#### [Task item]
Of all the lines in the entries below, give again exactly those starting at the line containing "impl_metrics.csv, run 3" and ending at the line containing "power_and_ir_drop,leakage,10.6,nW", both ends included, and no others.

#### [Data section]
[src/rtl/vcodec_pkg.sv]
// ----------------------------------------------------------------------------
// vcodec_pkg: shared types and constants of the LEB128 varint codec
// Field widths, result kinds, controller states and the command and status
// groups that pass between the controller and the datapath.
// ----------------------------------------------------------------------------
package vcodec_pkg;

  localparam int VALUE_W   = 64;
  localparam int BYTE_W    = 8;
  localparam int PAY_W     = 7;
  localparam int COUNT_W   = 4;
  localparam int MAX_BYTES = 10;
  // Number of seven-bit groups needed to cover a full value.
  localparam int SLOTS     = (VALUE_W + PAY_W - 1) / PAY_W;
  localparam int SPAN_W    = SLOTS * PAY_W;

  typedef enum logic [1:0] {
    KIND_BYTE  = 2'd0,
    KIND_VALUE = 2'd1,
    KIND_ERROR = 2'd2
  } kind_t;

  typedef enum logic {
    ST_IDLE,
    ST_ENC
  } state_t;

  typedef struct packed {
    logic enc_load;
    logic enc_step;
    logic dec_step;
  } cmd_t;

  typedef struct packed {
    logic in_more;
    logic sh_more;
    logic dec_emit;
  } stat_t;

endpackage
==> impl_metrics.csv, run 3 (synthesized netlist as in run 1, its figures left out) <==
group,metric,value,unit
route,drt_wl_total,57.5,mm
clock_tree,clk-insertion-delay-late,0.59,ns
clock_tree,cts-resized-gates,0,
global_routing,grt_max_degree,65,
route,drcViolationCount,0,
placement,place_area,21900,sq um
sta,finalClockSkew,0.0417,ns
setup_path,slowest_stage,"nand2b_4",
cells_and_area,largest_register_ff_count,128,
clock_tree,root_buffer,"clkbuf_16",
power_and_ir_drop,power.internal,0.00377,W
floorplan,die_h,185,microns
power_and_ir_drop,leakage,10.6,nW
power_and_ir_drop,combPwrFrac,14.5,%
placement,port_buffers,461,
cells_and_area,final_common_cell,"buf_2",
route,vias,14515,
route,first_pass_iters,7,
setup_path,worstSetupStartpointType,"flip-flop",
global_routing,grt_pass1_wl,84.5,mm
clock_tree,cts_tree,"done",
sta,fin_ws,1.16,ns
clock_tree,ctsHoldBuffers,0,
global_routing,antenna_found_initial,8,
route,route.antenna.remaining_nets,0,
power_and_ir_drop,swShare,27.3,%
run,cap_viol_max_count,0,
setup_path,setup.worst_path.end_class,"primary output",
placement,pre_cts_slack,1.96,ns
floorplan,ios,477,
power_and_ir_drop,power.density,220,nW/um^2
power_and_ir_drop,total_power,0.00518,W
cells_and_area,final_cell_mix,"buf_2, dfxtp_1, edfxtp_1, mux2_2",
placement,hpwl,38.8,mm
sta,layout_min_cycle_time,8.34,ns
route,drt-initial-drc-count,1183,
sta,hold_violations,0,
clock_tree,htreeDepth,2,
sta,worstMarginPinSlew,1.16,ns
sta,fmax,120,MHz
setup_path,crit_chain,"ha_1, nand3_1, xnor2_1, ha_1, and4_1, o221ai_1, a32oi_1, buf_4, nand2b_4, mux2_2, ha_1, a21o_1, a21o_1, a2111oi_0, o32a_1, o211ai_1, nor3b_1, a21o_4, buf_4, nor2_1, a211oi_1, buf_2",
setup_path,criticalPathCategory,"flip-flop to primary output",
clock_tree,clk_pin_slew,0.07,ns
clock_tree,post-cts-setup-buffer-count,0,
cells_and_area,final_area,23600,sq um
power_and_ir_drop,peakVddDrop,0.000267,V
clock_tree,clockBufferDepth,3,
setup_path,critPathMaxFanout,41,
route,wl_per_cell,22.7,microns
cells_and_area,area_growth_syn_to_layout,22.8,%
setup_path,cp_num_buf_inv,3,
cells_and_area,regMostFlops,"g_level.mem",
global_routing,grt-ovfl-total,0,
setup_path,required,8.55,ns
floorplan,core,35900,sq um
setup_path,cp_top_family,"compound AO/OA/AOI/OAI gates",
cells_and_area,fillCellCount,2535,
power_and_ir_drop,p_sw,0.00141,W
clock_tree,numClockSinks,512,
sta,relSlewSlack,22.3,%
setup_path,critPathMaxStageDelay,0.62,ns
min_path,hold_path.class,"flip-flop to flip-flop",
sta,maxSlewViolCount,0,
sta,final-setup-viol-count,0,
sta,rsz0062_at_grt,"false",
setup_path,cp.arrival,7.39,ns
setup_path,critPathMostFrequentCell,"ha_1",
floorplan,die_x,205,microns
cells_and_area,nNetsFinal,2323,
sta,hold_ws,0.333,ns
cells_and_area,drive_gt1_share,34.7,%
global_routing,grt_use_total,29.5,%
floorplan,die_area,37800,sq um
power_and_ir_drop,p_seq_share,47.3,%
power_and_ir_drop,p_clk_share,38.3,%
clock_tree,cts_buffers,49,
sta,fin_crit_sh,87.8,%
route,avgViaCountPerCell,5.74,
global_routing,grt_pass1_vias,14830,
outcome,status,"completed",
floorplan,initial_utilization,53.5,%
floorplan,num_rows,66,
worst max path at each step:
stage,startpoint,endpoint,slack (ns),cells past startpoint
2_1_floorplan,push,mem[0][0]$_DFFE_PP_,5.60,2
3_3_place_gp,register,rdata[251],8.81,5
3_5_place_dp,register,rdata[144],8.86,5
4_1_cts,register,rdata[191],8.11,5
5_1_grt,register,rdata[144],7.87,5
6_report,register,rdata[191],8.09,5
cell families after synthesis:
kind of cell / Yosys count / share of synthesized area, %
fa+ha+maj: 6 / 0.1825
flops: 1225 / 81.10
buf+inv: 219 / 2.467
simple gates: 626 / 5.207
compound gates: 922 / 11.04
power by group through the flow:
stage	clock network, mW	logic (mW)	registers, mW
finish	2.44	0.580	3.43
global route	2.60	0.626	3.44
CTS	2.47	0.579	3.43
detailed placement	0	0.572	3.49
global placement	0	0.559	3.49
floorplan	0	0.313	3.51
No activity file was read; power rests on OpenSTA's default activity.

#### [Answer to the exercise]
==> impl_metrics.csv, run 3 (synthesized netlist as in run 1, its figures left out) <==
group,metric,value,unit
route,drt_wl_total,57.5,mm
clock_tree,clk-insertion-delay-late,0.59,ns
clock_tree,cts-resized-gates,0,
global_routing,grt_max_degree,65,
route,drcViolationCount,0,
placement,place_area,21900,sq um
sta,finalClockSkew,0.0417,ns
setup_path,slowest_stage,"nand2b_4",
cells_and_area,largest_register_ff_count,128,
clock_tree,root_buffer,"clkbuf_16",
power_and_ir_drop,power.internal,0.00377,W
floorplan,die_h,185,microns
power_and_ir_drop,leakage,10.6,nW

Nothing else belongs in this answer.